WHAT TO DO » Your job is to set down the stretch of entries that opens with the line containing "demuxes | 1 |" and closes with the line containing "cells | 6 |". Keep both end lines, copy each exactly, and add nothing.

DATA EXTRACT »
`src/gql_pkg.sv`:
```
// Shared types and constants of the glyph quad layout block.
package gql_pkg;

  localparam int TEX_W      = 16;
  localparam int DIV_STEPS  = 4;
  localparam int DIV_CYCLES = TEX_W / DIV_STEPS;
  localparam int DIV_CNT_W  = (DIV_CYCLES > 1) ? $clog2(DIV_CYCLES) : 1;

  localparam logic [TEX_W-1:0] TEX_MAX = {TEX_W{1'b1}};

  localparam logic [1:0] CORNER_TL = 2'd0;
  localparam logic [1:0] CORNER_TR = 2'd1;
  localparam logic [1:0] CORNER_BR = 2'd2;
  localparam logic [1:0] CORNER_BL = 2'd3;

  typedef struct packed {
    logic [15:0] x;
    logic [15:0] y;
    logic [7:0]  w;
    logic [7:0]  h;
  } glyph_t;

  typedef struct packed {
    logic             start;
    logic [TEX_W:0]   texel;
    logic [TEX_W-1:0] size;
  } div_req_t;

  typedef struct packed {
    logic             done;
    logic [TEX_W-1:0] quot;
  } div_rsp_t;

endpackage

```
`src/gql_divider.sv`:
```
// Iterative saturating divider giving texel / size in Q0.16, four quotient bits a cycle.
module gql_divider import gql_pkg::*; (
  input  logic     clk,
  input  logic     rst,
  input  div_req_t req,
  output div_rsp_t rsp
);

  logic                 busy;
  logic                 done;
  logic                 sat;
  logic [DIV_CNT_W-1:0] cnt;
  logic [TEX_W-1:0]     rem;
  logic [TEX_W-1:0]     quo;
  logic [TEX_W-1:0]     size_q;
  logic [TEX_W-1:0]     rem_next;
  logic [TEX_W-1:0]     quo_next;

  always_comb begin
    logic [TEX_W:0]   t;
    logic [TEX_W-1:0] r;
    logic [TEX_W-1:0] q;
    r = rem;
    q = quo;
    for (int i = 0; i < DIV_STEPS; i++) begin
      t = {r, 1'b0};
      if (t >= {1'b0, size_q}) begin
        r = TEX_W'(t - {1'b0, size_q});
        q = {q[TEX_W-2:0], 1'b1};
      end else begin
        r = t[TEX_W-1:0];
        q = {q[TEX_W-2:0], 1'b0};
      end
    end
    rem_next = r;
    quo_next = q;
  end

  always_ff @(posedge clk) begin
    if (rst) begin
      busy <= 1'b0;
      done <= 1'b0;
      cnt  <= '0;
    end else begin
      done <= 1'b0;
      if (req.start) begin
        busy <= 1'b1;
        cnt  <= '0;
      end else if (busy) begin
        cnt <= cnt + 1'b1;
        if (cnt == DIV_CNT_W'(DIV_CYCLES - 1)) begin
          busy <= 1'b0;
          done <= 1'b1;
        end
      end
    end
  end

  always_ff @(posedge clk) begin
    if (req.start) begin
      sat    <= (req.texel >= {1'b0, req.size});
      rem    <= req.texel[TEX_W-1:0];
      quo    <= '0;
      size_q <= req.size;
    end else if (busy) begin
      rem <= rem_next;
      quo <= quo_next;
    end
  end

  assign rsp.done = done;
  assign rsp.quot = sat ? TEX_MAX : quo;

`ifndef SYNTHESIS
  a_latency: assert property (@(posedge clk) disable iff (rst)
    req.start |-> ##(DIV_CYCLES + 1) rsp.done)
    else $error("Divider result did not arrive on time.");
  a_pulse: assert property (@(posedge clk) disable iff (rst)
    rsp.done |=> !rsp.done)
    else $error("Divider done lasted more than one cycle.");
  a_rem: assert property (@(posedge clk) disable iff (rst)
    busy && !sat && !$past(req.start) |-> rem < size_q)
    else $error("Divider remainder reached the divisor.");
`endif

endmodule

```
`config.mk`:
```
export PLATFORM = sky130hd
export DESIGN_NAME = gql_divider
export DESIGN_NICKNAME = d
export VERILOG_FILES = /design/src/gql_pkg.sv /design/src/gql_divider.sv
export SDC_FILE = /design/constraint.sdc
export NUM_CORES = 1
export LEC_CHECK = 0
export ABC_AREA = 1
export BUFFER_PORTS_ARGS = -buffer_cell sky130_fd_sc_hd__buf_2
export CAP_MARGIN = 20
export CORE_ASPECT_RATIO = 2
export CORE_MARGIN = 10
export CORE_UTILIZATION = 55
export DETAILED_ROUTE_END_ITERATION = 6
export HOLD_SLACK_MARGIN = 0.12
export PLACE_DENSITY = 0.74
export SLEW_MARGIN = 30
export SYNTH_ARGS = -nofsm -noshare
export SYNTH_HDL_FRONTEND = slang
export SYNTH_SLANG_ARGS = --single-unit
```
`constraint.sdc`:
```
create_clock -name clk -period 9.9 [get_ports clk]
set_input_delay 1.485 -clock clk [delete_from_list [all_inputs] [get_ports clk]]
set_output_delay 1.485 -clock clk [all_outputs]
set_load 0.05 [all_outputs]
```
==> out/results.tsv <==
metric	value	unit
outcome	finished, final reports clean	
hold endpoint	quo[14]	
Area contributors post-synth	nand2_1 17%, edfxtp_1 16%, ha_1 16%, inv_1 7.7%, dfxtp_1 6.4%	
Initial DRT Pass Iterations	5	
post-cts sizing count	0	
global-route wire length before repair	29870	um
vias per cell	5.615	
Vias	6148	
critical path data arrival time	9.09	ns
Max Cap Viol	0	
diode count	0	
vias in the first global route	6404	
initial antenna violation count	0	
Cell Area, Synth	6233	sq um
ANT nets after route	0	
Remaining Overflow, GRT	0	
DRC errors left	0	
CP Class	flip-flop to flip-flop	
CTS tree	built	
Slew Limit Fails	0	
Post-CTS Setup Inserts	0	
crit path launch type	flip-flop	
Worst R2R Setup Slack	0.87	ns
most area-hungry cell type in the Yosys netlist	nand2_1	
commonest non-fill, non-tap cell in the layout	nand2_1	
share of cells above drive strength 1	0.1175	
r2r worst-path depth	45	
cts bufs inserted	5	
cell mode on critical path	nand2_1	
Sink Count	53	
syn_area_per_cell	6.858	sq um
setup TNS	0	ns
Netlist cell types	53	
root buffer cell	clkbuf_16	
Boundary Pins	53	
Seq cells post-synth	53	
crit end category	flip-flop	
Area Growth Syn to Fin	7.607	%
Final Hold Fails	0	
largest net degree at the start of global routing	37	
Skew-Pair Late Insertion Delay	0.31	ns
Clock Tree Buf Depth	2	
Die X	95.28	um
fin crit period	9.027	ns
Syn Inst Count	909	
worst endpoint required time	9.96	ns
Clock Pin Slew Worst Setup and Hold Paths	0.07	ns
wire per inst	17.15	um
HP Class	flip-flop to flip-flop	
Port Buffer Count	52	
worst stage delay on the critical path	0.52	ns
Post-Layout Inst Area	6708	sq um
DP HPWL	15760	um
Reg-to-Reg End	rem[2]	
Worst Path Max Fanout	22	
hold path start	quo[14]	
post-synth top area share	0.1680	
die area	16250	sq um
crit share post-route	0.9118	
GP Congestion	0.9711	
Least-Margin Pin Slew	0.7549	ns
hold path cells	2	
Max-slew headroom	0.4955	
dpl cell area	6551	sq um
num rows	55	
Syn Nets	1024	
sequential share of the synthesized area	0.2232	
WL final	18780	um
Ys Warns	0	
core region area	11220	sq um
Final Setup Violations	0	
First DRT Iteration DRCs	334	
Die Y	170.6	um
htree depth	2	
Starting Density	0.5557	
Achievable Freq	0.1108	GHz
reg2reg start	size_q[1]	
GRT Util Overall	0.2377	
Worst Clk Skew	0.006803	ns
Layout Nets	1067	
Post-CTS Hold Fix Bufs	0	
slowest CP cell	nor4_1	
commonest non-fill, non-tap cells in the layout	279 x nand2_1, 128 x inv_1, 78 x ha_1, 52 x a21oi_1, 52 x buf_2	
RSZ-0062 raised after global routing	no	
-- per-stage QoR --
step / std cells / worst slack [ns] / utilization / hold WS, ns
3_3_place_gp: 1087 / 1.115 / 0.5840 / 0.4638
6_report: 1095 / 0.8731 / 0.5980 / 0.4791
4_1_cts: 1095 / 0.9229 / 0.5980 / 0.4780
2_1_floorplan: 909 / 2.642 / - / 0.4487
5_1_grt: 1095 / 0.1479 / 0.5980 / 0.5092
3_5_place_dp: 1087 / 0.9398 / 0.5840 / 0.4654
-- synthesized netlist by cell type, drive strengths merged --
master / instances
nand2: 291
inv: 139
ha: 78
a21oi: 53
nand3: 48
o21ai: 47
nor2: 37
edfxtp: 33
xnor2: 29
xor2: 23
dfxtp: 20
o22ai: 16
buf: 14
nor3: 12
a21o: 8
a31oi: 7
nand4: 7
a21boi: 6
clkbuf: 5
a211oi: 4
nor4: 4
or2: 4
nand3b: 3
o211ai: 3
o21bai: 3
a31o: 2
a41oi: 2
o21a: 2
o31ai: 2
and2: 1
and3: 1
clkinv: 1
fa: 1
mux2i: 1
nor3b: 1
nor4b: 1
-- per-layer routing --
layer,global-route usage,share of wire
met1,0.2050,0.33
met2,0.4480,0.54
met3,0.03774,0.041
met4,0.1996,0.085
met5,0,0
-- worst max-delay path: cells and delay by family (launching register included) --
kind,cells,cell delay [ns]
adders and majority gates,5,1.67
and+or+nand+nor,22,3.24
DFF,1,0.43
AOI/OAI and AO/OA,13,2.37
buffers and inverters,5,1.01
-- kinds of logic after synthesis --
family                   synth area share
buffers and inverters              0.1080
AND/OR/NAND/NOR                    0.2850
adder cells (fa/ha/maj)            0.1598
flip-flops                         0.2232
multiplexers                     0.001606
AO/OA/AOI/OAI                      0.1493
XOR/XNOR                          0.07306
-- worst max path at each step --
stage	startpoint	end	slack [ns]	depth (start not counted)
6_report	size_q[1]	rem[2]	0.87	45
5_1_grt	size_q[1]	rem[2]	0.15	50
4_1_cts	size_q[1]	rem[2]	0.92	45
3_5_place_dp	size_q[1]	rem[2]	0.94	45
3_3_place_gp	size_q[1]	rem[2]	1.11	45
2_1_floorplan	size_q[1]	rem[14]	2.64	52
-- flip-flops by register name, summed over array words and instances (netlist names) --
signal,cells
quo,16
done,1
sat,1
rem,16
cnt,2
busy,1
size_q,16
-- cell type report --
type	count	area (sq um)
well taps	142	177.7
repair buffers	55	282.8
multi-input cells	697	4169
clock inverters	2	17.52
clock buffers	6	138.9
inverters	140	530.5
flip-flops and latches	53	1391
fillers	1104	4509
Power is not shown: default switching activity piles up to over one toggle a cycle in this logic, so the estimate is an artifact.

...

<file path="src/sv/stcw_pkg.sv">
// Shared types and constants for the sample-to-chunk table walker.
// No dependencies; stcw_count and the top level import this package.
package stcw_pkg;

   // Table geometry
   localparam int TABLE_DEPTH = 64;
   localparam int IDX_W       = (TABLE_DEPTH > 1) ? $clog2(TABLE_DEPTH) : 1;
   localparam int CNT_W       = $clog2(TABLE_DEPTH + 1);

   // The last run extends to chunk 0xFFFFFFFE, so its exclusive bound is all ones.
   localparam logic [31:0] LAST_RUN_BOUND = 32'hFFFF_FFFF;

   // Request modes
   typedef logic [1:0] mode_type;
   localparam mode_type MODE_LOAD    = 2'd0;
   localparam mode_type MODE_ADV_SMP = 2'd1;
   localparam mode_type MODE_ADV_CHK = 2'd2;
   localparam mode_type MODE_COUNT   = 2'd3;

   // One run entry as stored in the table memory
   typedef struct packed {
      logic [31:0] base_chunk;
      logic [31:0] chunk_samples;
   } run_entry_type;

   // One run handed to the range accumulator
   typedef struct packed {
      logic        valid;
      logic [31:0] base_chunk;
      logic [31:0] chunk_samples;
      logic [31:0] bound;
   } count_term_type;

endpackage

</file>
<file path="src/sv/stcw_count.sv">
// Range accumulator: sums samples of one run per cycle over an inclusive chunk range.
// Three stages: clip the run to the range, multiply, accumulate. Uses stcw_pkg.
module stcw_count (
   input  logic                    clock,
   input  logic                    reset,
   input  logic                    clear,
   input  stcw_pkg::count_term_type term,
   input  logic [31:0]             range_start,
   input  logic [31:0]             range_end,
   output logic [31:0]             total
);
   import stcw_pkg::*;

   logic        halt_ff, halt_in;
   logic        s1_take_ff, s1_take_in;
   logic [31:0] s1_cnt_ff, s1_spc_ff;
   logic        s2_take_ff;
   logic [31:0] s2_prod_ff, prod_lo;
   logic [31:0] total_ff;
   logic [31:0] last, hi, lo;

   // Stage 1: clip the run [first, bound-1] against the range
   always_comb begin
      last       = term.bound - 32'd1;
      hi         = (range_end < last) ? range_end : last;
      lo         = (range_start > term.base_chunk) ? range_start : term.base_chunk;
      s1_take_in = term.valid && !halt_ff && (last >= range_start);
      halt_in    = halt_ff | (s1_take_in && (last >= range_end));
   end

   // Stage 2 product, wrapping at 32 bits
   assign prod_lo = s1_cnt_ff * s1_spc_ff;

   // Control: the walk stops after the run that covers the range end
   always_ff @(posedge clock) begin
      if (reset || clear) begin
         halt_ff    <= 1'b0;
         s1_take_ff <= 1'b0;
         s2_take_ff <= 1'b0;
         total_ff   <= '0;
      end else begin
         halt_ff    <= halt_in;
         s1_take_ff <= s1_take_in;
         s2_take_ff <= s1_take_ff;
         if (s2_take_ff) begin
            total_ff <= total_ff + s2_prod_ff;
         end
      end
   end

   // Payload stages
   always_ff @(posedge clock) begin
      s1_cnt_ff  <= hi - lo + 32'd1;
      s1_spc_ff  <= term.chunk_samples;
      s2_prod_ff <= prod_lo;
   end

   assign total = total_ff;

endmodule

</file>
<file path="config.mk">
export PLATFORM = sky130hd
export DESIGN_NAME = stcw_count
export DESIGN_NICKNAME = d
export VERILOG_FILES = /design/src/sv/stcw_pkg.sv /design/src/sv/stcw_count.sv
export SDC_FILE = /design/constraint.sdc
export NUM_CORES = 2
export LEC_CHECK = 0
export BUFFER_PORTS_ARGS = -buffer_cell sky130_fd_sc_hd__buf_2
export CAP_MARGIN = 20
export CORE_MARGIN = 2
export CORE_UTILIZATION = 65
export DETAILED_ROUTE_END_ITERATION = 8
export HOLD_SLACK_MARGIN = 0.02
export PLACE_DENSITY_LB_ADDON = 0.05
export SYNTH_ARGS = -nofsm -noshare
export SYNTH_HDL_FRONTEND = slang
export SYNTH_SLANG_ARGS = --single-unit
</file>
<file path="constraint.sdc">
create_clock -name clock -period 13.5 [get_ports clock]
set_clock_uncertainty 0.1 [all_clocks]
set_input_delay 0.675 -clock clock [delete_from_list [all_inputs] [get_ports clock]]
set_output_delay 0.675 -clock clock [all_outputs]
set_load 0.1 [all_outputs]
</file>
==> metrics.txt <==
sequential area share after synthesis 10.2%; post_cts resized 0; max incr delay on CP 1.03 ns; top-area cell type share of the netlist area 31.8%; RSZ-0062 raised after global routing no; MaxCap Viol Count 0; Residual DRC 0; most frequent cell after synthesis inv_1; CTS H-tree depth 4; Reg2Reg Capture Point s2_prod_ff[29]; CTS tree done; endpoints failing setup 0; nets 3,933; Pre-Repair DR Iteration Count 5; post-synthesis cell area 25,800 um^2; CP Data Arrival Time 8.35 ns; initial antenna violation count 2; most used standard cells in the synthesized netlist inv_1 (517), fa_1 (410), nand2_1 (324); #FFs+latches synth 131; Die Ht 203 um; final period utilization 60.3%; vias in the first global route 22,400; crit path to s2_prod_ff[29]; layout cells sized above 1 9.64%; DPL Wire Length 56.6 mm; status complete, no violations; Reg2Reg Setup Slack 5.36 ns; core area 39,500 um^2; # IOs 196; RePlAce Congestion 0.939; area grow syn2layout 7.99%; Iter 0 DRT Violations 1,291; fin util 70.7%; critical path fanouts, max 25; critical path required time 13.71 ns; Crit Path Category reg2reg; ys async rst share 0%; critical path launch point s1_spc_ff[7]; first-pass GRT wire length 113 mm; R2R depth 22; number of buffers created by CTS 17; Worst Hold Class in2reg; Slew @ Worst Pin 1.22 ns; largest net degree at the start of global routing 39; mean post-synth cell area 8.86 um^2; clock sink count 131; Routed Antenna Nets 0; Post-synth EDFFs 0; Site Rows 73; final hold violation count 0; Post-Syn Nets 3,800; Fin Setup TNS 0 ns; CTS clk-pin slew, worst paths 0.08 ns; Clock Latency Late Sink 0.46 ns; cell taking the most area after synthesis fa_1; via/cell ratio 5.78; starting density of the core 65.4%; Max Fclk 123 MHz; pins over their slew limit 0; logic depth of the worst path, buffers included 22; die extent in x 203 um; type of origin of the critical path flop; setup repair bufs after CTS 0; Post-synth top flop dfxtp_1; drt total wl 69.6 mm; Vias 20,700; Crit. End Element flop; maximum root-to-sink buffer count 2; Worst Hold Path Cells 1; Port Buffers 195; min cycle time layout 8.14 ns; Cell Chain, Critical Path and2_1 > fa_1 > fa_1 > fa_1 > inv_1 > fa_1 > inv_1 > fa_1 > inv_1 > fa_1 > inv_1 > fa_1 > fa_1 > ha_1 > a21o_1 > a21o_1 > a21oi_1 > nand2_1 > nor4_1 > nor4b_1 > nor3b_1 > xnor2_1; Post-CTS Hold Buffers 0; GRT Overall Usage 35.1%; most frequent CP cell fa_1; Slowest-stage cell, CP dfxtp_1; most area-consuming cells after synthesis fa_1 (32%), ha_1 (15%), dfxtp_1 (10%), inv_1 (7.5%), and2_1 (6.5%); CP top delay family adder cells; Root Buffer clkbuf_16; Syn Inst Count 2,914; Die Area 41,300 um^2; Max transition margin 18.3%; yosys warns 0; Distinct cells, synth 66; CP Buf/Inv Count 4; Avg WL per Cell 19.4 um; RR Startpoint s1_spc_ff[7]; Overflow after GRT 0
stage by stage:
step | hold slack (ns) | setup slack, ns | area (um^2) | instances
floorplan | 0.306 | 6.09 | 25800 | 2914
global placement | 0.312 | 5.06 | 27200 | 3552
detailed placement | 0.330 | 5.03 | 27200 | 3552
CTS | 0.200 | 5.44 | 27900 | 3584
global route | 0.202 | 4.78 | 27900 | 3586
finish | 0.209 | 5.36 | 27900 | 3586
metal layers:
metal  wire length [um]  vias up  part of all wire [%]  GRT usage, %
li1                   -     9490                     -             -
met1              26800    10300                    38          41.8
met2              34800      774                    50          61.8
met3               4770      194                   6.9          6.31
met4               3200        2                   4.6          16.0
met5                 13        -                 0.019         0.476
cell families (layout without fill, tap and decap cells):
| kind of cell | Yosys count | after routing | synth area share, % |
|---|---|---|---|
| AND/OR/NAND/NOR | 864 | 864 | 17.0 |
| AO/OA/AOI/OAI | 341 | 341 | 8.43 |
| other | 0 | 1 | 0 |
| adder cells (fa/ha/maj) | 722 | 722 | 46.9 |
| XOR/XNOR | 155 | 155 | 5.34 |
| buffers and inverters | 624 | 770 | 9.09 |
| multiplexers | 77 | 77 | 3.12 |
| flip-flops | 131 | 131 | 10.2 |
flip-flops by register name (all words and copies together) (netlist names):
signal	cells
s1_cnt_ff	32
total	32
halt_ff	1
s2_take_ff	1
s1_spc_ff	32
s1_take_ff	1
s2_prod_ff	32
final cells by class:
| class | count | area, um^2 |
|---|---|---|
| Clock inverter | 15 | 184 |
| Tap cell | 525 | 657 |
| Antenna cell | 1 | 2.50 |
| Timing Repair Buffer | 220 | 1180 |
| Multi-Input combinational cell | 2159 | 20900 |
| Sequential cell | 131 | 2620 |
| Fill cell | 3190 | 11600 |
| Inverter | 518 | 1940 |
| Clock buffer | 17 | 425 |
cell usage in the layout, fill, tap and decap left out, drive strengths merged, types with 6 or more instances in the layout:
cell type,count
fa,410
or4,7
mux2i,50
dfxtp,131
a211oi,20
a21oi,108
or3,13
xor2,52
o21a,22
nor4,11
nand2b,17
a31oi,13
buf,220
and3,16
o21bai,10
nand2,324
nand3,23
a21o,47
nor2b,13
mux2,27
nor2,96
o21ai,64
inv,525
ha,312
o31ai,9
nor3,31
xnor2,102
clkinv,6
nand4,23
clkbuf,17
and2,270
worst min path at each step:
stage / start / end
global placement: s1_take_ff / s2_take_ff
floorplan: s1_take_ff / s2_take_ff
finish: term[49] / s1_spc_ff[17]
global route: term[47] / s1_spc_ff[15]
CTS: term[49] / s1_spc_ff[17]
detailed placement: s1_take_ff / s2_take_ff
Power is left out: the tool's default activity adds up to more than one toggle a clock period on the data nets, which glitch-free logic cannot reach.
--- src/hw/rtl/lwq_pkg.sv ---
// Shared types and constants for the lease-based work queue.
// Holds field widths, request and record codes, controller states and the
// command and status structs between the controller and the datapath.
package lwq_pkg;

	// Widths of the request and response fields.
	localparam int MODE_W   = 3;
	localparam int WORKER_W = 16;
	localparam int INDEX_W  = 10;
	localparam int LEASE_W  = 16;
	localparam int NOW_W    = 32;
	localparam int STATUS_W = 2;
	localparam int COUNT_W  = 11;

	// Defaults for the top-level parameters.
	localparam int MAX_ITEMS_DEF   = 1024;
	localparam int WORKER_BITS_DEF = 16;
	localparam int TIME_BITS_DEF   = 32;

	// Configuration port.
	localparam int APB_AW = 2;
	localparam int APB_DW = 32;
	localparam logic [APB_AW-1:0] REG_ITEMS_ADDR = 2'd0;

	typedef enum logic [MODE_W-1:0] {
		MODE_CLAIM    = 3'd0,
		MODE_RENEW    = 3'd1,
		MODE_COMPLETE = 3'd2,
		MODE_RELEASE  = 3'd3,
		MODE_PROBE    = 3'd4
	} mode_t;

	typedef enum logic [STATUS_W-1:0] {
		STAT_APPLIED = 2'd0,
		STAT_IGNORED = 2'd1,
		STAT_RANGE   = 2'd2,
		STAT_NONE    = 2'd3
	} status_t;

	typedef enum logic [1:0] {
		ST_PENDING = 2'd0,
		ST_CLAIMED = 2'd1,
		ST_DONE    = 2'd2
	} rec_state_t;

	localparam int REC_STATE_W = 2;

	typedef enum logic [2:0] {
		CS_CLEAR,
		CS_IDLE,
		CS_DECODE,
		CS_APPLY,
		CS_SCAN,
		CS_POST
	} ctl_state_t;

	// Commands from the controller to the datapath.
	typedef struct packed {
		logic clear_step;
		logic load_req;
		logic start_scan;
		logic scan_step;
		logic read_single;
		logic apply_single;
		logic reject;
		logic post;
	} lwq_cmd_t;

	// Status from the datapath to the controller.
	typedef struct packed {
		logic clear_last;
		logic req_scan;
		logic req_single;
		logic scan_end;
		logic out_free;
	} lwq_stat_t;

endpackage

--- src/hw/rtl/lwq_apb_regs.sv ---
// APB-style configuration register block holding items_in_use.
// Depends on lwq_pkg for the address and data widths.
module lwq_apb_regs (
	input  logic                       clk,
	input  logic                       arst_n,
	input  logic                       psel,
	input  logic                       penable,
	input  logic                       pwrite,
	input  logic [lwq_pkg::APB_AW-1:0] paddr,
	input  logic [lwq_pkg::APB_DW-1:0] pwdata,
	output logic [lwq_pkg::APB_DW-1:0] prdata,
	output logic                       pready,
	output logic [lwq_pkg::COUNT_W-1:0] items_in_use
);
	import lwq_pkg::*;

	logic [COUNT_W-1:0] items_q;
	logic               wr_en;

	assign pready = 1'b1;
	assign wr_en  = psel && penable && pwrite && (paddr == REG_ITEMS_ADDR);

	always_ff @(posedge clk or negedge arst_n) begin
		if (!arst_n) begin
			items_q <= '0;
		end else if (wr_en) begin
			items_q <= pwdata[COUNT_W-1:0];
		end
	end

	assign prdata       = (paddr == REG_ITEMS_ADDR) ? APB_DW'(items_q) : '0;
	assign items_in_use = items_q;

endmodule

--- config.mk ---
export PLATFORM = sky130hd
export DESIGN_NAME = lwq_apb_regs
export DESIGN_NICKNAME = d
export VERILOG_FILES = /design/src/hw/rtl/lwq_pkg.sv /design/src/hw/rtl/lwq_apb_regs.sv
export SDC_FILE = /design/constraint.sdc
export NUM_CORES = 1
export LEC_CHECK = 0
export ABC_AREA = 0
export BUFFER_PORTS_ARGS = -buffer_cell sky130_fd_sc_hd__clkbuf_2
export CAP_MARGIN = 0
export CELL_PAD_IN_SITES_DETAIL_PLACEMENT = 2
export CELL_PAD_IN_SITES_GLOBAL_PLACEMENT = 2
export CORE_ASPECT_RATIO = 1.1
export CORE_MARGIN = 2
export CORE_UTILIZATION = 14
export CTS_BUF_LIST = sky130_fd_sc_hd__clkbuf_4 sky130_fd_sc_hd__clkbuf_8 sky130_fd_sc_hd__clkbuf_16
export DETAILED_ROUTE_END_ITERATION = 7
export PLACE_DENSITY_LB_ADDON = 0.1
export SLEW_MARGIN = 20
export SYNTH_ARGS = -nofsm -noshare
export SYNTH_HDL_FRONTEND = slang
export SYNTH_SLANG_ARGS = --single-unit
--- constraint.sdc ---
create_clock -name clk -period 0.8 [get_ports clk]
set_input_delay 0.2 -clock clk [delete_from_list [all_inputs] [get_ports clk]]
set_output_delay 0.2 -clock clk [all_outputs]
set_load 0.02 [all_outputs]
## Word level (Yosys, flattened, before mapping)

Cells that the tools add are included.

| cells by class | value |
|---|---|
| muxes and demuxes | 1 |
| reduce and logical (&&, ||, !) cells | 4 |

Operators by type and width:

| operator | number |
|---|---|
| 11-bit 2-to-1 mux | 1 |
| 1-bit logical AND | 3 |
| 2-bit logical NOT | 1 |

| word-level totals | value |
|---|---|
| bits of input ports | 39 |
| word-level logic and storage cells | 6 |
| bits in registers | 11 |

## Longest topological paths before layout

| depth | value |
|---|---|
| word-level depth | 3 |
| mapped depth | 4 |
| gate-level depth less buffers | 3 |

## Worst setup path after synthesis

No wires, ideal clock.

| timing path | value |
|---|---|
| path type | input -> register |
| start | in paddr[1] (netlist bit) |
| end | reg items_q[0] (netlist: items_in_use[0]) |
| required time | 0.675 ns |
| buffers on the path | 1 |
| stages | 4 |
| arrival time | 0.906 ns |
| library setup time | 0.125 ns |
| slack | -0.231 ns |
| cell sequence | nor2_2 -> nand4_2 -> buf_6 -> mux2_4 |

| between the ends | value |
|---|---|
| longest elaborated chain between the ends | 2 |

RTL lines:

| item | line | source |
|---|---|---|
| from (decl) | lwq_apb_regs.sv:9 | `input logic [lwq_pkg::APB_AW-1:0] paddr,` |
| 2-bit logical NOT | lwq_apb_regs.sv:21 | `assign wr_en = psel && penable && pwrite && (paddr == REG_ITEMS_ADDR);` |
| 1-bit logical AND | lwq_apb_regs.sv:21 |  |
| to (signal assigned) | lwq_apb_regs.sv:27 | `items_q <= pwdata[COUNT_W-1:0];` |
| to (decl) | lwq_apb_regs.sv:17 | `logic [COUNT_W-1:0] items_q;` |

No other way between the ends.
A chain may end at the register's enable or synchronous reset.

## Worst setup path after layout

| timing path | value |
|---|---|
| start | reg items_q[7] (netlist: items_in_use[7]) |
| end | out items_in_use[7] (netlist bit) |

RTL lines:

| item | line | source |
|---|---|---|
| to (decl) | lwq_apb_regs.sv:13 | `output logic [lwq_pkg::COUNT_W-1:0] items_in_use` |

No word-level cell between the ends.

EXERCISE RESULT »
| muxes and demuxes | 1 |
| reduce and logical (&&, ||, !) cells | 4 |

Operators by type and width:

| operator | number |
|---|---|
| 11-bit 2-to-1 mux | 1 |
| 1-bit logical AND | 3 |
| 2-bit logical NOT | 1 |

| word-level totals | value |
|---|---|
| bits of input ports | 39 |
| word-level logic and storage cells | 6 |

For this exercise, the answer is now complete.